Please write out the complete listing that follows, exactly as it reads.

+++ AVAILABLE DATA

### src/sys_ctrl_pkg.sv
// Shared constants, types and register map of the system control block
package sys_ctrl_pkg;

	localparam int              ADDR_W          = 6;
	localparam int              N_IRQ_LINES     = 4;

	localparam logic [ADDR_W-1:0] OFF_EXT_MODE    = 6'h00;
	localparam logic [ADDR_W-1:0] OFF_EXT_FLAG    = 6'h04;
	localparam logic [ADDR_W-1:0] OFF_EXT_WAKE    = 6'h08;
	localparam logic [ADDR_W-1:0] OFF_EXT_ROUTE   = 6'h0C;
	localparam logic [ADDR_W-1:0] OFF_VECTOR_MAP  = 6'h10;
	localparam logic [ADDR_W-1:0] OFF_POWER_MODE  = 6'h14;
	localparam logic [ADDR_W-1:0] OFF_PERIPH_GATE = 6'h18;
	localparam logic [ADDR_W-1:0] OFF_PCLK_DIV    = 6'h1C;
	localparam logic [ADDR_W-1:0] OFF_PLL_CTRL    = 6'h20;
	localparam logic [ADDR_W-1:0] OFF_PROT_STATUS = 6'h24;
	localparam logic [ADDR_W-1:0] OFF_BOOT_REQ    = 6'h28;

	localparam int              IDLE_BIT        = 0;
	localparam int              DOWN_BIT        = 1;
	localparam int              PLL_EN_BIT      = 0;
	localparam int              PLL_CONNECT_BIT = 1;

	localparam logic [1:0]      RESP_OKAY       = 2'h0;
	localparam logic [1:0]      RESP_SLVERR     = 2'h2;

	localparam logic [1:0]      DIV_QUARTER     = 2'h0;
	localparam logic [1:0]      DIV_ONE         = 2'h1;
	localparam logic [1:0]      DIV_TWO         = 2'h2;
	localparam logic [1:0]      TERM_ONE        = 2'h0;
	localparam logic [1:0]      TERM_TWO        = 2'h1;
	localparam logic [1:0]      TERM_QUARTER    = 2'h3;

	typedef enum logic [1:0] {
		LVL_NONE  = 2'b00,
		LVL_ONE   = 2'b01,
		LVL_TWO   = 2'b10,
		LVL_THREE = 2'b11
	} prot_level_t;

	typedef enum logic [1:0] {
		PWR_RUN  = 2'b00,
		PWR_IDLE = 2'b01,
		PWR_DOWN = 2'b10,
		PWR_WAKE = 2'b11
	} power_state_t;

	typedef struct packed {
		logic cpu_clk_en;
		logic bus_clk_en;
		logic osc_en;
		logic pll_run;
		logic pins_hold;
	} clock_gate_t;

	typedef struct packed {
		logic debug_en;
		logic isp_en;
		logic isp_sector0_locked;
		logic isp_erase_only;
		logic boot_pin_honored;
		logic iap_en;
	} access_t;

endpackage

++++++

TASK OUTPUT:
### src/sys_ctrl_pkg.sv
// Shared constants, types and register map of the system control block
package sys_ctrl_pkg;

	localparam int              ADDR_W          = 6;
	localparam int              N_IRQ_LINES     = 4;

	localparam logic [ADDR_W-1:0] OFF_EXT_MODE    = 6'h00;
	localparam logic [ADDR_W-1:0] OFF_EXT_FLAG    = 6'h04;
	localparam logic [ADDR_W-1:0] OFF_EXT_WAKE    = 6'h08;
	localparam logic [ADDR_W-1:0] OFF_EXT_ROUTE   = 6'h0C;
	localparam logic [ADDR_W-1:0] OFF_VECTOR_MAP  = 6'h10;
	localparam logic [ADDR_W-1:0] OFF_POWER_MODE  = 6'h14;
	localparam logic [ADDR_W-1:0] OFF_PERIPH_GATE = 6'h18;
	localparam logic [ADDR_W-1:0] OFF_PCLK_DIV    = 6'h1C;
	localparam logic [ADDR_W-1:0] OFF_PLL_CTRL    = 6'h20;
	localparam logic [ADDR_W-1:0] OFF_PROT_STATUS = 6'h24;
	localparam logic [ADDR_W-1:0] OFF_BOOT_REQ    = 6'h28;

	localparam int              IDLE_BIT        = 0;
	localparam int              DOWN_BIT        = 1;
	localparam int              PLL_EN_BIT      = 0;
	localparam int              PLL_CONNECT_BIT = 1;

	localparam logic [1:0]      RESP_OKAY       = 2'h0;
	localparam logic [1:0]      RESP_SLVERR     = 2'h2;

	localparam logic [1:0]      DIV_QUARTER     = 2'h0;
	localparam logic [1:0]      DIV_ONE         = 2'h1;
	localparam logic [1:0]      DIV_TWO         = 2'h2;
	localparam logic [1:0]      TERM_ONE        = 2'h0;
	localparam logic [1:0]      TERM_TWO        = 2'h1;
	localparam logic [1:0]      TERM_QUARTER    = 2'h3;

	typedef enum logic [1:0] {
		LVL_NONE  = 2'b00,
		LVL_ONE   = 2'b01,
		LVL_TWO   = 2'b10,
		LVL_THREE = 2'b11
	} prot_level_t;

	typedef enum logic [1:0] {
		PWR_RUN  = 2'b00,
		PWR_IDLE = 2'b01,
		PWR_DOWN = 2'b10,
		PWR_WAKE = 2'b11
	} power_state_t;

	typedef struct packed {
		logic cpu_clk_en;
		logic bus_clk_en;
		logic osc_en;
		logic pll_run;
		logic pins_hold;
	} clock_gate_t;

	typedef struct packed {
		logic debug_en;
		logic isp_en;
		logic isp_sector0_locked;
		logic isp_erase_only;
		logic boot_pin_honored;
		logic iap_en;
	} access_t;

endpackage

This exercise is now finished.